I also tried this with Uma mode and the results are similar.
I also tried both with up to QD32 and again similar results.
Have no idea what to test or change next. If anyone has a suggestion please post here and I will give it a try. I have to go back to work coding some HL7 nonsense Monday but I will be revisiting my testing next weekend.
I did some more follow up testing on the drives to determine the limiting factor of the raid and found some interesting results.
I tried every setting combination I could in the bios and I believe almost everything that was selectable was tried in each possible state. Nothing I changed in the bios seemed to impact performance positively except for setting the memory interleaving to channel and the pcie to gen3.
After exhaustively testing the bios I finally broke down the raid.
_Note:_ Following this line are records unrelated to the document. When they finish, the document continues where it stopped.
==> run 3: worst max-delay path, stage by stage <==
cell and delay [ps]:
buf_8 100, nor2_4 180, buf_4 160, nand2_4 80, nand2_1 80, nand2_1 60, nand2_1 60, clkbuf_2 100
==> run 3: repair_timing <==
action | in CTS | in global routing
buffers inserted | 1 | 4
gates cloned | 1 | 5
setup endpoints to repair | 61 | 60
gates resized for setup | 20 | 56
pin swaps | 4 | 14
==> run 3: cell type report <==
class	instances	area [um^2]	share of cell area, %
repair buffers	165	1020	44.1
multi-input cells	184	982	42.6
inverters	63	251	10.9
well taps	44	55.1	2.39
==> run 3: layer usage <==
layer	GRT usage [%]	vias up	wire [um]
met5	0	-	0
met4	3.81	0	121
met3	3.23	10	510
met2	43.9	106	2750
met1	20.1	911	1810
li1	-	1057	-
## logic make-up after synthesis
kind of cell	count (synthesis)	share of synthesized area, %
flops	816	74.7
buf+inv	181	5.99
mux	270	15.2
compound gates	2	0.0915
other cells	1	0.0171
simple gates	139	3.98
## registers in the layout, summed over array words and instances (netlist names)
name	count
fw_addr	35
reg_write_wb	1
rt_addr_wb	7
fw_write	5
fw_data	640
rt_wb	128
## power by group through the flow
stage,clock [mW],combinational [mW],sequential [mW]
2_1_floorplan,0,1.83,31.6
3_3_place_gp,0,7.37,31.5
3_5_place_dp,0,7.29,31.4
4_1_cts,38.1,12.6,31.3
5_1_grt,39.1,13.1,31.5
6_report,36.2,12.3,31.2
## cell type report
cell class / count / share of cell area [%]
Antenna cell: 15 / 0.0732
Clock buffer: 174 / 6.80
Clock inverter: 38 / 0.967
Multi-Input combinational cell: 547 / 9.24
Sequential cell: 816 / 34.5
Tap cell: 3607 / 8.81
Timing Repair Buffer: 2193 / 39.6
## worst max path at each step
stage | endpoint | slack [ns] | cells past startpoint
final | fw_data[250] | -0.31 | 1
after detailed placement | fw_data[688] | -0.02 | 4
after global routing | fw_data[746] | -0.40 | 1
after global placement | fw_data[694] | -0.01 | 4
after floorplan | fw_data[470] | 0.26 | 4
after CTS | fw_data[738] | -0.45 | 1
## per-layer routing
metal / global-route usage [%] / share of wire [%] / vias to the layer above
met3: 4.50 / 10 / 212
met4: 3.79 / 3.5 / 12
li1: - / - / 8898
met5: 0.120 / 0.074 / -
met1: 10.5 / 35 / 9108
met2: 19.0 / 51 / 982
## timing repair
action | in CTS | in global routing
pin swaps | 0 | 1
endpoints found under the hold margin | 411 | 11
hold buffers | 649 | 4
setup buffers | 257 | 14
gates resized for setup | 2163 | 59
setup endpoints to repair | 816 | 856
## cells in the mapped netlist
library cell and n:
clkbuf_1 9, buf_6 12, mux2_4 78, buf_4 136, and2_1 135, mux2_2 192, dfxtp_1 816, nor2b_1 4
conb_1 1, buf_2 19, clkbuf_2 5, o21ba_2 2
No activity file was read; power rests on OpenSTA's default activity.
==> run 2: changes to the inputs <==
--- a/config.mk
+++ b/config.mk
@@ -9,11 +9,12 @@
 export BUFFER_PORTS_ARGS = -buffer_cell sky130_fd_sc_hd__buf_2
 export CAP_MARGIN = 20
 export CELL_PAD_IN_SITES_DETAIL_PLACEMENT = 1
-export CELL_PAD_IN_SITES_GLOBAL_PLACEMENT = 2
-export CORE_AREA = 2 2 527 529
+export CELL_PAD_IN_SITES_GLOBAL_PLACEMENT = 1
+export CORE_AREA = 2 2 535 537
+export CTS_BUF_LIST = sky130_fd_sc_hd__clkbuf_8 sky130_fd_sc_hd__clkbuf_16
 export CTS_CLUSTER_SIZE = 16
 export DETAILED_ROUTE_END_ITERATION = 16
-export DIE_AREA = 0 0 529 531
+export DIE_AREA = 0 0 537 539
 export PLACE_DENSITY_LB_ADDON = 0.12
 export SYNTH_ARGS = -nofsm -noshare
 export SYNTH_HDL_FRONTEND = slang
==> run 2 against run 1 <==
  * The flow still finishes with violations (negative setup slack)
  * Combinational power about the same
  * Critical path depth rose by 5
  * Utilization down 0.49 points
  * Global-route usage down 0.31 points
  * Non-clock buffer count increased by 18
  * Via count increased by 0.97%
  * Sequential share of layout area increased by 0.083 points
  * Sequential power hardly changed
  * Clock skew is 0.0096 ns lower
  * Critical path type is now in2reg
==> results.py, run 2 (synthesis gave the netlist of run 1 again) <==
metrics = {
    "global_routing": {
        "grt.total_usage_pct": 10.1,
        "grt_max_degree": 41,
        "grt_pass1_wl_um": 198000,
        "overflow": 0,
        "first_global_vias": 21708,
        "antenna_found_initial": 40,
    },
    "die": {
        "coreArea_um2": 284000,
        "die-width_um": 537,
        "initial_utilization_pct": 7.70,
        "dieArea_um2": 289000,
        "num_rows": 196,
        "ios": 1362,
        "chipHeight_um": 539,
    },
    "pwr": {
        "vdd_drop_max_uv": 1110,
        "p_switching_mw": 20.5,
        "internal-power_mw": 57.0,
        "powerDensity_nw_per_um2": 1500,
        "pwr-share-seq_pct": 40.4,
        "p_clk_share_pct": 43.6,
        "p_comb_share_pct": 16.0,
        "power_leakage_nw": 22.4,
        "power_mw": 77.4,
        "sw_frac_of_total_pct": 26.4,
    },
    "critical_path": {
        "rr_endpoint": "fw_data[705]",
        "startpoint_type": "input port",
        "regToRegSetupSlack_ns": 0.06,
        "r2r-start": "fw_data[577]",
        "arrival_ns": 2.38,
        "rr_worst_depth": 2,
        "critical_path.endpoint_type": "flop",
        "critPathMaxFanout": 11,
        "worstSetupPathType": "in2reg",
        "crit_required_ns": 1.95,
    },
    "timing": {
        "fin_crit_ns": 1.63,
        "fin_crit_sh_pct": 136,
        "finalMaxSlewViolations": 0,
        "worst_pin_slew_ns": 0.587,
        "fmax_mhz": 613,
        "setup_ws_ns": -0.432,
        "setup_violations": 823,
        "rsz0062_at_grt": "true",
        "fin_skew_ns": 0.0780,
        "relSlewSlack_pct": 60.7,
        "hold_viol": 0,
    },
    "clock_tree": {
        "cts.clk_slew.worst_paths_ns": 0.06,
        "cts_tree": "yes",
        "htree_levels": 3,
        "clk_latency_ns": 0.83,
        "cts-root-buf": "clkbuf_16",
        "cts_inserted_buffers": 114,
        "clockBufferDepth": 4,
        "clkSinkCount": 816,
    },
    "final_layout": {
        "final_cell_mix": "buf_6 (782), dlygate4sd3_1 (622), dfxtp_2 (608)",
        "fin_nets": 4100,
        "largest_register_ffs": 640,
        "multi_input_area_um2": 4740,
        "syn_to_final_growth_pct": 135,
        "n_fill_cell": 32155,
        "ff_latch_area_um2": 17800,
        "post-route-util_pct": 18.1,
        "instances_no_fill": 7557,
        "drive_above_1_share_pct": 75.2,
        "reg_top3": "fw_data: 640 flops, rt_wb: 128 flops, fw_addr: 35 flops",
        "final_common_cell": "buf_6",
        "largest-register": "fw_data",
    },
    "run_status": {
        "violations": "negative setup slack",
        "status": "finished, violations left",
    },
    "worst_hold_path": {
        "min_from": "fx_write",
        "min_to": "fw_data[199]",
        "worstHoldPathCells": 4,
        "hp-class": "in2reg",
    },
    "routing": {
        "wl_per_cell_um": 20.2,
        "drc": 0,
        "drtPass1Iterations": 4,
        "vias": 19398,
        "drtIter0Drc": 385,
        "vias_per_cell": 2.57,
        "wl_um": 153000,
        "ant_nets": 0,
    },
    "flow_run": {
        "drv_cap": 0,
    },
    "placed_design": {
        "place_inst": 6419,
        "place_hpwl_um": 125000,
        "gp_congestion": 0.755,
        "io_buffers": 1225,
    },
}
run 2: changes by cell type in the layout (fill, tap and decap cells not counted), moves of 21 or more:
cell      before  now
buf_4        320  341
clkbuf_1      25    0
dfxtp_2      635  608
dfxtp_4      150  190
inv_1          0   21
I reinstalled windows with NVME raid turned on in the bios and the amd NVME raid driver installed. No raid was configured but each individual drive appeared as an individual raid array in the amd web raid interface.
When testing the drives one at a time all 6 would test at full bandwidth.
When testing two or more at a time they seemed to eat into each others maximum bandwidth potential at 1mb throughput testing and higher and seemed to get worse as the number of drives tested at the same time was increased. It also got worse as file size increased beyond 1mb file size.
Wondering if this was simply a limitation of the platform I turned off NVME raid and reinstalled windows without the amd raid drivers. All 6 drives could hit their full bandwidth when simultaneously tested.
I then enabled nvme raid again and again I reinstalled windows but I did not configure a raid and I did not install the amd raid drivers. All drives could still hit their full bandwidth when simultaneously tested. It was only when I installed the raid drivers that the bandwidth limitation appeared again even with no raid configured.
I believe the testing I have done indicates that the performance limitations are limitations from the amd raid driver implementation rather than any inherent hardware or platform limitation. The good news is that a amd raid driver update is likely all that is needed to resolve the limitations. The current version from October 2018 is stable but I think its fair to say that the driver has a lot of room for performance improvements.
One other interesting thing of note is that the cache settings are shamefully broken. Most of the testing I did was with writeback cache enabled and read ahead cache disabled. The stair step pattern you see in the results is from the cache being enabled. When it is disabled that pattern disappears and everything is consistently faster at about 256kb file sizes and larger. Sigh…I wish the AMD driver team could improve their product but I will say this driver has been rock solid stable so there is that at least. Maybe optimal is an unreasonable expectation and this was delivered for free in a superior platform implementation. The platform team did an excellent amazing job with the hardware…I just wish the driver team could keep up.